HMAC Authentication
HMAC (Hash-based Message Authentication Code) provides request-level authentication for M3 Forge API endpoints. Every signed request includes a cryptographic signature that proves the sender possesses a shared secret — without transmitting the secret itself.
M3 Forge uses HMAC-SHA256 signatures for both incoming API requests (clients calling M3 Forge) and outgoing webhook deliveries (M3 Forge calling your endpoints).
How It Works
Each HMAC-signed request includes four headers:
| Header | Description | Example |
|---|---|---|
X-Marie-Timestamp | Unix epoch seconds when the request was signed | 1711036800 |
X-Marie-Nonce | UUID v4 for replay prevention | 550e8400-e29b-41d4-a716-446655440000 |
X-Marie-Signature | HMAC-SHA256 hex digest prefixed with sha256= | sha256=a1b2c3d4... |
X-Marie-Key-Id | Public identifier for the signing key | msk_aBcDeFgHiJkLmNoP |
Signature Construction
The signature is computed over a canonical message assembled from five components joined by newline characters:
{timestamp}\n{nonce}\n{METHOD}\n{path_and_query}\n{body}| Component | Rule |
|---|---|
| timestamp | Same value as X-Marie-Timestamp header |
| nonce | Same value as X-Marie-Nonce header |
| METHOD | HTTP method, uppercased (GET, POST, PUT, DELETE) |
| path_and_query | Request path including query string, no scheme or host (e.g. /api/trpc/workflows.list?batch=1) |
| body | Raw request body bytes. Empty string "" for requests with no body. |
Only application/json request bodies are supported for HMAC authentication. Requests using multipart/form-data or application/x-www-form-urlencoded are not covered.
Replay Protection
M3 Forge applies two layers of replay protection:
- Timestamp window — Requests are rejected if the signature timestamp differs from server time by more than 60 seconds.

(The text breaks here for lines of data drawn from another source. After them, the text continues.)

`src/sdram_bank_tracker.sv`:
```
/*
 Shared types and timing constants, plus the per-bank state tracker.
 Assumes one clock (mclk, 100 MHz) and commands already decoded and
 judged legal by the enclosing block; the tracker only follows them.
*/
`default_nettype none

package sdram_cmd_pkg;
	localparam int NUM_BANKS = 4;
	localparam int CNT_W = 8;
	typedef logic [CNT_W-1:0] count_t;

	// Times in ns, counts rounded up to whole mclk cycles
	localparam int CLK_PERIOD_NS = 10;
	localparam int PRECHARGE_TIME_NS = 20;
	localparam int ACTIVATE_TIME_NS = 20;
	localparam int REFRESH_CYCLE_NS = 70;
	localparam int MODE_LOAD_DELAY_NS = 20;
	localparam int WRITE_RECOVERY_TIME_NS = 15;
	localparam int SELF_REFRESH_EXIT_TIME_NS = 70;
	localparam int PRECHARGE_CYC = (PRECHARGE_TIME_NS + CLK_PERIOD_NS - 1) / CLK_PERIOD_NS;
	localparam int ACTIVATE_CYC = (ACTIVATE_TIME_NS + CLK_PERIOD_NS - 1) / CLK_PERIOD_NS;
	localparam int REFRESH_CYC = (REFRESH_CYCLE_NS + CLK_PERIOD_NS - 1) / CLK_PERIOD_NS;
	localparam int MODE_LOAD_CYC = (MODE_LOAD_DELAY_NS + CLK_PERIOD_NS - 1) / CLK_PERIOD_NS;
	localparam int WRITE_RECOVERY_CYC = (WRITE_RECOVERY_TIME_NS + CLK_PERIOD_NS - 1) / CLK_PERIOD_NS;
	localparam int SELF_EXIT_CYC = (SELF_REFRESH_EXIT_TIME_NS + CLK_PERIOD_NS - 1) / CLK_PERIOD_NS;
	localparam count_t PRECHARGE_LOAD = count_t'(PRECHARGE_CYC);
	localparam count_t ACTIVATE_LOAD = count_t'(ACTIVATE_CYC);
	localparam count_t REFRESH_LOAD = count_t'(REFRESH_CYC);
	localparam count_t MODE_LOAD_LOAD = count_t'(MODE_LOAD_CYC);
	localparam count_t WRITE_RECOVERY_LOAD = count_t'(WRITE_RECOVERY_CYC);
	localparam count_t SELF_EXIT_LOAD = count_t'(SELF_EXIT_CYC);
	localparam count_t COUNT_ZERO = 8'h00;
	localparam count_t COUNT_ONE = 8'h01;

	typedef enum logic [3:0] {
		B_IDLE = 4'h0,
		B_ACTIVATING = 4'h1,
		B_ACTIVE = 4'h2,
		B_READING = 4'h3,
		B_WRITING = 4'h4,
		B_READ_AP = 4'h5,
		B_WRITE_AP = 4'h6,
		B_RECOVERING = 4'h7,
		B_PRECHARGING = 4'h8
	} bank_state_e;

	typedef enum logic [3:0] {
		C_INHIBIT = 4'h0,
		C_NOP = 4'h1,
		C_ACTIVATE = 4'h2,
		C_READ = 4'h3,
		C_WRITE = 4'h4,
		C_STOP = 4'h5,
		C_PRECHARGE = 4'h6,
		C_REFRESH = 4'h7,
		C_MODE_LOAD = 4'h8
	} cmd_e;

	typedef enum logic [2:0] {
		G_NORMAL = 3'h0,
		G_REFRESHING = 3'h1,
		G_MODE_ACCESS = 3'h2,
		G_PRECHARGE_ALL = 3'h3,
		G_SELF_REFRESH = 3'h4,
		G_SELF_EXIT = 3'h5
	} glob_state_e;

	typedef struct packed {
		logic cke;
		logic csN;
		logic rasN;
		logic casN;
		logic weN;
		logic [1:0] bank;
		logic autoPre;
	} cmd_pins_s;

	typedef struct packed {
		logic activate;
		logic read;
		logic write;
		logic precharge;
		logic prechargeAll;
		logic autoPre;
		logic stop;
		logic cutByRead;
		logic cutByWrite;
		logic burstDone;
	} bank_req_s;
endpackage

module sdram_bank_tracker #(
	parameter int CAS_LATENCY = 3
) (
	input wire logic mclk, // Command clock
	input wire logic reset_n, // Async reset, active low
	input wire sdram_cmd_pkg::bank_req_s req, // Legal events for this bank
	output sdram_cmd_pkg::bank_state_e state_reg // Current bank state
);
	localparam sdram_cmd_pkg::count_t CAS_LOAD = sdram_cmd_pkg::count_t'(CAS_LATENCY);

	sdram_cmd_pkg::bank_state_e stateNext;
	sdram_cmd_pkg::count_t cnt_reg;
	sdram_cmd_pkg::count_t cntNext;
	wire logic cntLast;
	wire logic cutAny;

	assign cntLast = (cnt_reg <= sdram_cmd_pkg::COUNT_ONE);
	assign cutAny = req.cutByRead | req.cutByWrite;

	// One bank; timed states last exactly their load count
	always_comb begin
		stateNext = state_reg;
		cntNext = cntLast ? sdram_cmd_pkg::COUNT_ZERO : cnt_reg - sdram_cmd_pkg::COUNT_ONE;
		if (req.prechargeAll) begin
			stateNext = sdram_cmd_pkg::B_PRECHARGING;
			cntNext = sdram_cmd_pkg::PRECHARGE_LOAD;
		end else begin
			case (state_reg)
				sdram_cmd_pkg::B_IDLE: begin
					// A precharge here leaves the bank alone
					if (req.activate) begin
						stateNext = sdram_cmd_pkg::B_ACTIVATING;
						cntNext = sdram_cmd_pkg::ACTIVATE_LOAD;
					end
				end
				sdram_cmd_pkg::B_ACTIVATING: begin
					if (cntLast) begin
						stateNext = sdram_cmd_pkg::B_ACTIVE;
					end
				end
				sdram_cmd_pkg::B_ACTIVE, sdram_cmd_pkg::B_READING, sdram_cmd_pkg::B_WRITING: begin
					if (req.read) begin
						stateNext = req.autoPre ? sdram_cmd_pkg::B_READ_AP : sdram_cmd_pkg::B_READING;
						cntNext = sdram_cmd_pkg::COUNT_ZERO;
					end else if (req.write) begin
						stateNext = req.autoPre ? sdram_cmd_pkg::B_WRITE_AP : sdram_cmd_pkg::B_WRITING;
						cntNext = sdram_cmd_pkg::COUNT_ZERO;
					end else if (req.precharge) begin
						stateNext = sdram_cmd_pkg::B_PRECHARGING;
						cntNext = sdram_cmd_pkg::PRECHARGE_LOAD;
					end else if (state_reg == sdram_cmd_pkg::B_ACTIVE) begin
						stateNext = state_reg;
					end else if (req.stop || req.burstDone) begin
						stateNext = sdram_cmd_pkg::B_ACTIVE;
					end else if (state_reg == sdram_cmd_pkg::B_WRITING && cutAny) begin
						stateNext = sdram_cmd_pkg::B_ACTIVE;
					end else if (req.cutByWrite) begin
						stateNext = sdram_cmd_pkg::B_ACTIVE;
					end else if (req.cutByRead) begin
						cntNext = CAS_LOAD;
					end else if (cnt_reg == sdram_cmd_pkg::COUNT_ONE) begin
						stateNext = sdram_cmd_pkg::B_ACTIVE;
					end
				end
				sdram_cmd_pkg::B_READ_AP: begin
					// Interrupted: precharge starts at the interrupting edge
					if (req.burstDone || req.stop || cutAny) begin
						stateNext = sdram_cmd_pkg::B_PRECHARGING;
						cntNext = sdram_cmd_pkg::PRECHARGE_LOAD;
					end
				end
				sdram_cmd_pkg::B_WRITE_AP: begin
					// Recovery counted from the interrupting edge
					if (req.burstDone || req.stop || cutAny) begin
						stateNext = sdram_cmd_pkg::B_RECOVERING;
						cntNext = sdram_cmd_pkg::WRITE_RECOVERY_LOAD;
					end
				end
				sdram_cmd_pkg::B_RECOVERING: begin
					if (cntLast) begin
						stateNext = sdram_cmd_pkg::B_PRECHARGING;
						cntNext = sdram_cmd_pkg::PRECHARGE_LOAD;
					end
				end
				sdram_cmd_pkg::B_PRECHARGING: begin
					if (cntLast) begin
						stateNext = sdram_cmd_pkg::B_IDLE;
					end
				end
				default: begin
					stateNext = sdram_cmd_pkg::B_IDLE;
				end
			endcase
		end
	end

	// State and timer
	always_ff @(posedge mclk or negedge reset_n) begin
		if (!reset_n) begin
			state_reg <= sdram_cmd_pkg::B_IDLE;
			cnt_reg <= sdram_cmd_pkg::COUNT_ZERO;
		end else begin
			state_reg <= stateNext;
			cnt_reg <= cntNext;
		end
	end
endmodule // sdram_bank_tracker

`default_nettype wire

```
`src/sdram_bank_state_command_rules.sv`:
```
/*
 Command decode, global state and bank-to-bank burst handling for a
 four-bank synchronous DRAM, seen from inside the memory device.
 Assumes the controller drives the command pins synchronous to mclk
 and samples them at each rising edge; no data path is modelled,
 only the moments at which data is taken or driven.
*/
`default_nettype none

module sdram_bank_state_command_rules #(
	parameter int CAS_LATENCY = 3,
	parameter int BURST_LENGTH = 4
) (
	input wire logic mclk, // Command clock
	input wire logic reset_n, // Async reset, active low
	input wire sdram_cmd_pkg::cmd_pins_s pins, // Sampled command pins
	output sdram_cmd_pkg::bank_state_e [sdram_cmd_pkg::NUM_BANKS-1:0] bankState, // Per bank
	output sdram_cmd_pkg::glob_state_e globalState_reg, // Device-wide state
	output logic allIdle_reg, // All banks idle, one cycle late
	output logic cmdError_reg, // Last command refused
	output logic [1:0] burstBank_reg, // Owner of latest burst
	output logic readDrive, // Device drives read data
	output logic writeTake_reg, // Write data taken at last edge
	output logic [1:0] writeBank_reg // Bank of that write data
);
	localparam sdram_cmd_pkg::count_t BURST_LOAD = sdram_cmd_pkg::count_t'(BURST_LENGTH);

	sdram_cmd_pkg::cmd_e cmd;
	sdram_cmd_pkg::glob_state_e globalNext;
	sdram_cmd_pkg::count_t gCnt_reg;
	sdram_cmd_pkg::count_t gCntNext;
	sdram_cmd_pkg::count_t burstCnt_reg;
	sdram_cmd_pkg::count_t burstCntNext;
	sdram_cmd_pkg::bank_req_s [sdram_cmd_pkg::NUM_BANKS-1:0] req;
	sdram_cmd_pkg::bank_state_e target;
	logic ckePrev_reg;
	logic burstIsWrite_reg;
	logic [CAS_LATENCY-1:0] readPipe_reg;
	logic [sdram_cmd_pkg::NUM_BANKS-1:0] bankIdle;
	logic [sdram_cmd_pkg::NUM_BANKS-1:0] bankPreOk;

	wire logic ckeStable;
	wire logic normal;
	wire logic live;
	wire logic executable;
	wire logic lockedOut;
	wire logic allIdle;
	wire logic preAllOk;
	wire logic okActivate;
	wire logic okAccess;
	wire logic okPrecharge;
	wire logic doActivate;
	wire logic doRead;
	wire logic doWrite;
	wire logic doPrecharge;
	wire logic doPrechargeAll;
	wire logic doRefresh;
	wire logic doModeLoad;
	wire logic doStop;
	wire logic enterSelf;
	wire logic accepted;
	wire logic cmdErrorNext;
	wire logic newBurst;
	wire logic preOwner;
	wire logic burstLive;
	wire logic burstDoneNow;
	wire logic keepBurst;
	wire logic readSlot;
	wire logic writeSlot;
	wire logic gLast;

	// Strobe decode; select high wins over every other strobe
	always_comb begin
		if (pins.csN) begin
			cmd = sdram_cmd_pkg::C_INHIBIT;
		end else begin
			case ({pins.rasN, pins.casN, pins.weN})
				3'h7: cmd = sdram_cmd_pkg::C_NOP;
				3'h3: cmd = sdram_cmd_pkg::C_ACTIVATE;
				3'h5: cmd = sdram_cmd_pkg::C_READ;
				3'h4: cmd = sdram_cmd_pkg::C_WRITE;
				3'h6: cmd = sdram_cmd_pkg::C_STOP;
				3'h2: cmd = sdram_cmd_pkg::C_PRECHARGE;
				3'h1: cmd = sdram_cmd_pkg::C_REFRESH;
				3'h0: cmd = sdram_cmd_pkg::C_MODE_LOAD;
				default: cmd = sdram_cmd_pkg::C_NOP;
			endcase
		end
	end

	// Gating: both clock-gate samples high, no timed global state
	assign ckeStable = ckePrev_reg & pins.cke;
	assign normal = (globalState_reg == sdram_cmd_pkg::G_NORMAL);
	assign live = ckeStable & normal;
	assign executable = (cmd != sdram_cmd_pkg::C_INHIBIT) && (cmd != sdram_cmd_pkg::C_NOP);
	assign lockedOut = ckeStable & executable & ~normal;

	// Per-bank summaries for the device-wide commands
	generate
		for (genvar b = 0; b < sdram_cmd_pkg::NUM_BANKS; b++) begin : g_summary
			assign bankIdle[b] = (bankState[b] == sdram_cmd_pkg::B_IDLE);
			assign bankPreOk[b] = (bankState[b] == sdram_cmd_pkg::B_IDLE)
				|| (bankState[b] == sdram_cmd_pkg::B_ACTIVE)
				|| (bankState[b] == sdram_cmd_pkg::B_READING)
				|| (bankState[b] == sdram_cmd_pkg::B_WRITING)
				|| (bankState[b] == sdram_cmd_pkg::B_PRECHARGING);
		end
	endgenerate

	assign allIdle = &bankIdle;
	assign preAllOk = &bankPreOk;

	// Legality judged by the addressed bank's own state only
	assign target = bankState[pins.bank];
	assign okActivate = (target == sdram_cmd_pkg::B_IDLE);
	assign okAccess = (target == sdram_cmd_pkg::B_ACTIVE)
		|| (target == sdram_cmd_pkg::B_READING)
		|| (target == sdram_cmd_pkg::B_WRITING);
	assign okPrecharge = okAccess || (target == sdram_cmd_pkg::B_IDLE);

	// Accepted commands
	assign doActivate = live && (cmd == sdram_cmd_pkg::C_ACTIVATE) && okActivate;
	assign doRead = live && (cmd == sdram_cmd_pkg::C_READ) && okAccess;
	assign doWrite = live && (cmd == sdram_cmd_pkg::C_WRITE) && okAccess;
	assign doPrecharge = live && (cmd == sdram_cmd_pkg::C_PRECHARGE) && !pins.autoPre && okPrecharge;
	assign doPrechargeAll = live && (cmd == sdram_cmd_pkg::C_PRECHARGE) && pins.autoPre && preAllOk;
	assign doRefresh = live && (cmd == sdram_cmd_pkg::C_REFRESH) && allIdle;
	assign doModeLoad = live && (cmd == sdram_cmd_pkg::C_MODE_LOAD) && allIdle;
	assign doStop = live && (cmd == sdram_cmd_pkg::C_STOP);

	// Self refresh: refresh with the clock gate falling at this edge
	assign enterSelf = normal && ckePrev_reg && !pins.cke
		&& (cmd == sdram_cmd_pkg::C_REFRESH) && allIdle;

	assign accepted = doActivate | doRead | doWrite | doPrecharge | doPrechargeAll
		| doRefresh | doModeLoad | doStop;
	assign cmdErrorNext = lockedOut | (live & executable & ~accepted);

	// Global state: timed lock-outs and the self-refresh exit wait
	assign gLast = (gCnt_reg <= sdram_cmd_pkg::COUNT_ONE);

	always_comb begin
		globalNext = globalState_reg;
		gCntNext = gLast ? sdram_cmd_pkg::COUNT_ZERO : gCnt_reg - sdram_cmd_pkg::COUNT_ONE;
		case (globalState_reg)
			sdram_cmd_pkg::G_NORMAL: begin
				if (doRefresh) begin
					globalNext = sdram_cmd_pkg::G_REFRESHING;
					gCntNext = sdram_cmd_pkg::REFRESH_LOAD;
				end else if (doModeLoad) begin
					globalNext = sdram_cmd_pkg::G_MODE_ACCESS;
					gCntNext = sdram_cmd_pkg::MODE_LOAD_LOAD;
				end else if (doPrechargeAll) begin
					globalNext = sdram_cmd_pkg::G_PRECHARGE_ALL;
					gCntNext = sdram_cmd_pkg::PRECHARGE_LOAD;
				end else if (enterSelf) begin
					globalNext = sdram_cmd_pkg::G_SELF_REFRESH;
				end
			end
			sdram_cmd_pkg::G_REFRESHING, sdram_cmd_pkg::G_MODE_ACCESS,
			sdram_cmd_pkg::G_PRECHARGE_ALL: begin
				if (gLast) begin
					globalNext = sdram_cmd_pkg::G_NORMAL;
				end
			end
			sdram_cmd_pkg::G_SELF_REFRESH: begin
				// Exit wait starts at the edge the gate returns high
				if (pins.cke) begin
					globalNext = sdram_cmd_pkg::G_SELF_EXIT;
					gCntNext = sdram_cmd_pkg::SELF_EXIT_LOAD;
				end
			end
			sdram_cmd_pkg::G_SELF_EXIT: begin
				if (gLast) begin
					globalNext = sdram_cmd_pkg::G_NORMAL;
				end
			end
			default: begin
				globalNext = sdram_cmd_pkg::G_NORMAL;
			end
		endcase
	end

	// Latest burst: owner, direction and slots left
	assign newBurst = doRead | doWrite;
	assign preOwner = doPrecharge && (pins.bank == burstBank_reg);
	assign burstLive = (burstCnt_reg > sdram_cmd_pkg::COUNT_ONE);
	assign keepBurst = burstLive & ~newBurst & ~doStop & ~preOwner & ~doPrechargeAll;
	assign burstDoneNow = (burstCnt_reg == sdram_cmd_pkg::COUNT_ONE)
		& ~doStop & ~preOwner & ~doPrechargeAll; // New burst on the marker edge must not strand the old owner

	// Count holds the burst slots after the first plus a done marker
	always_comb begin
		if (newBurst) begin
			burstCntNext = BURST_LOAD;
		end else if (doStop || preOwner || doPrechargeAll) begin
			burstCntNext = sdram_cmd_pkg::COUNT_ZERO;
		end else if (burstCnt_reg != sdram_cmd_pkg::COUNT_ZERO) begin
			burstCntNext = burstCnt_reg - sdram_cmd_pkg::COUNT_ONE;
		end else begin
			burstCntNext = sdram_cmd_pkg::COUNT_ZERO;
		end
	end

	// Data slots; an interrupting command takes no old-burst data
	assign readSlot = doRead | (keepBurst & ~burstIsWrite_reg);
	assign writeSlot = doWrite | (keepBurst & burstIsWrite_reg);

	// Bank requests; stop and cut only reach the burst owner
	generate
		for (genvar b = 0; b < sdram_cmd_pkg::NUM_BANKS; b++) begin : g_bank
			wire logic sel;
			wire logic owner;
			assign sel = (pins.bank == b[1:0]);
			assign owner = (burstBank_reg == b[1:0]);
			assign req[b].activate = doActivate & sel;
			assign req[b].read = doRead & sel;
			assign req[b].write = doWrite & sel;
			assign req[b].precharge = doPrecharge & sel;
			assign req[b].prechargeAll = doPrechargeAll;
			assign req[b].autoPre = pins.autoPre;
			assign req[b].stop = doStop & owner;
			assign req[b].cutByRead = doRead & ~sel & owner & burstLive;
			assign req[b].cutByWrite = doWrite & ~sel & owner & burstLive;
			assign req[b].burstDone = burstDoneNow & owner;

			sdram_bank_tracker #(
				.CAS_LATENCY(CAS_LATENCY)
			) u_tracker (
				.mclk(mclk),
				.reset_n(reset_n),
				.req(req[b]),
				.state_reg(bankState[b])
			);
		end
	endgenerate

	// Read data leaves CAS latency after its slot
	assign readDrive = readPipe_reg[CAS_LATENCY-1];

	// Global state, its timer and the clock-gate history
	always_ff @(posedge mclk or negedge reset_n) begin
		if (!reset_n) begin
			globalState_reg <= sdram_cmd_pkg::G_NORMAL;
			gCnt_reg <= sdram_cmd_pkg::COUNT_ZERO;
			ckePrev_reg <= 1'b0;
		end else begin
			globalState_reg <= globalNext;
			gCnt_reg <= gCntNext;
			ckePrev_reg <= pins.cke;
		end
	end

	// Burst ownership
	always_ff @(posedge mclk or negedge reset_n) begin
		if (!reset_n) begin
			burstCnt_reg <= sdram_cmd_pkg::COUNT_ZERO;
			burstIsWrite_reg <= 1'b0;
			burstBank_reg <= 2'h0;
		end else begin
			burstCnt_reg <= burstCntNext;
			if (newBurst) begin
				burstIsWrite_reg <= doWrite;
				burstBank_reg <= pins.bank;
			end
		end
	end

	// Read pipe; a write flushes it so the bus is free at once
	always_ff @(posedge mclk or negedge reset_n) begin
		if (!reset_n) begin
			readPipe_reg <= '0;
		end else if (doWrite) begin
			readPipe_reg <= '0;
		end else begin
			readPipe_reg <= {readPipe_reg[CAS_LATENCY-2:0], readSlot};
		end
	end

	// Status flags
	always_ff @(posedge mclk or negedge reset_n) begin
		if (!reset_n) begin
			writeTake_reg <= 1'b0;
			writeBank_reg <= 2'h0;
			cmdError_reg <= 1'b0;
			allIdle_reg <= 1'b1;
		end else begin
			writeTake_reg <= writeSlot;
			writeBank_reg <= doWrite ? pins.bank : burstBank_reg;
			cmdError_reg <= cmdErrorNext;
			allIdle_reg <= allIdle;
		end
	end
endmodule // sdram_bank_state_command_rules

`default_nettype wire

```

- Nonce deduplication — The server tracks recently seen
(keyId, nonce)pairs for 120 seconds. Duplicate nonces within this window are rejected. Since the nonce is part of the signed message, it cannot be stripped or altered without invalidating the signature.
Setup
Generate a signing key
Navigate to Settings → Signing Keys and click Generate Signing Key. Provide a name and select the scopes this key should have access to.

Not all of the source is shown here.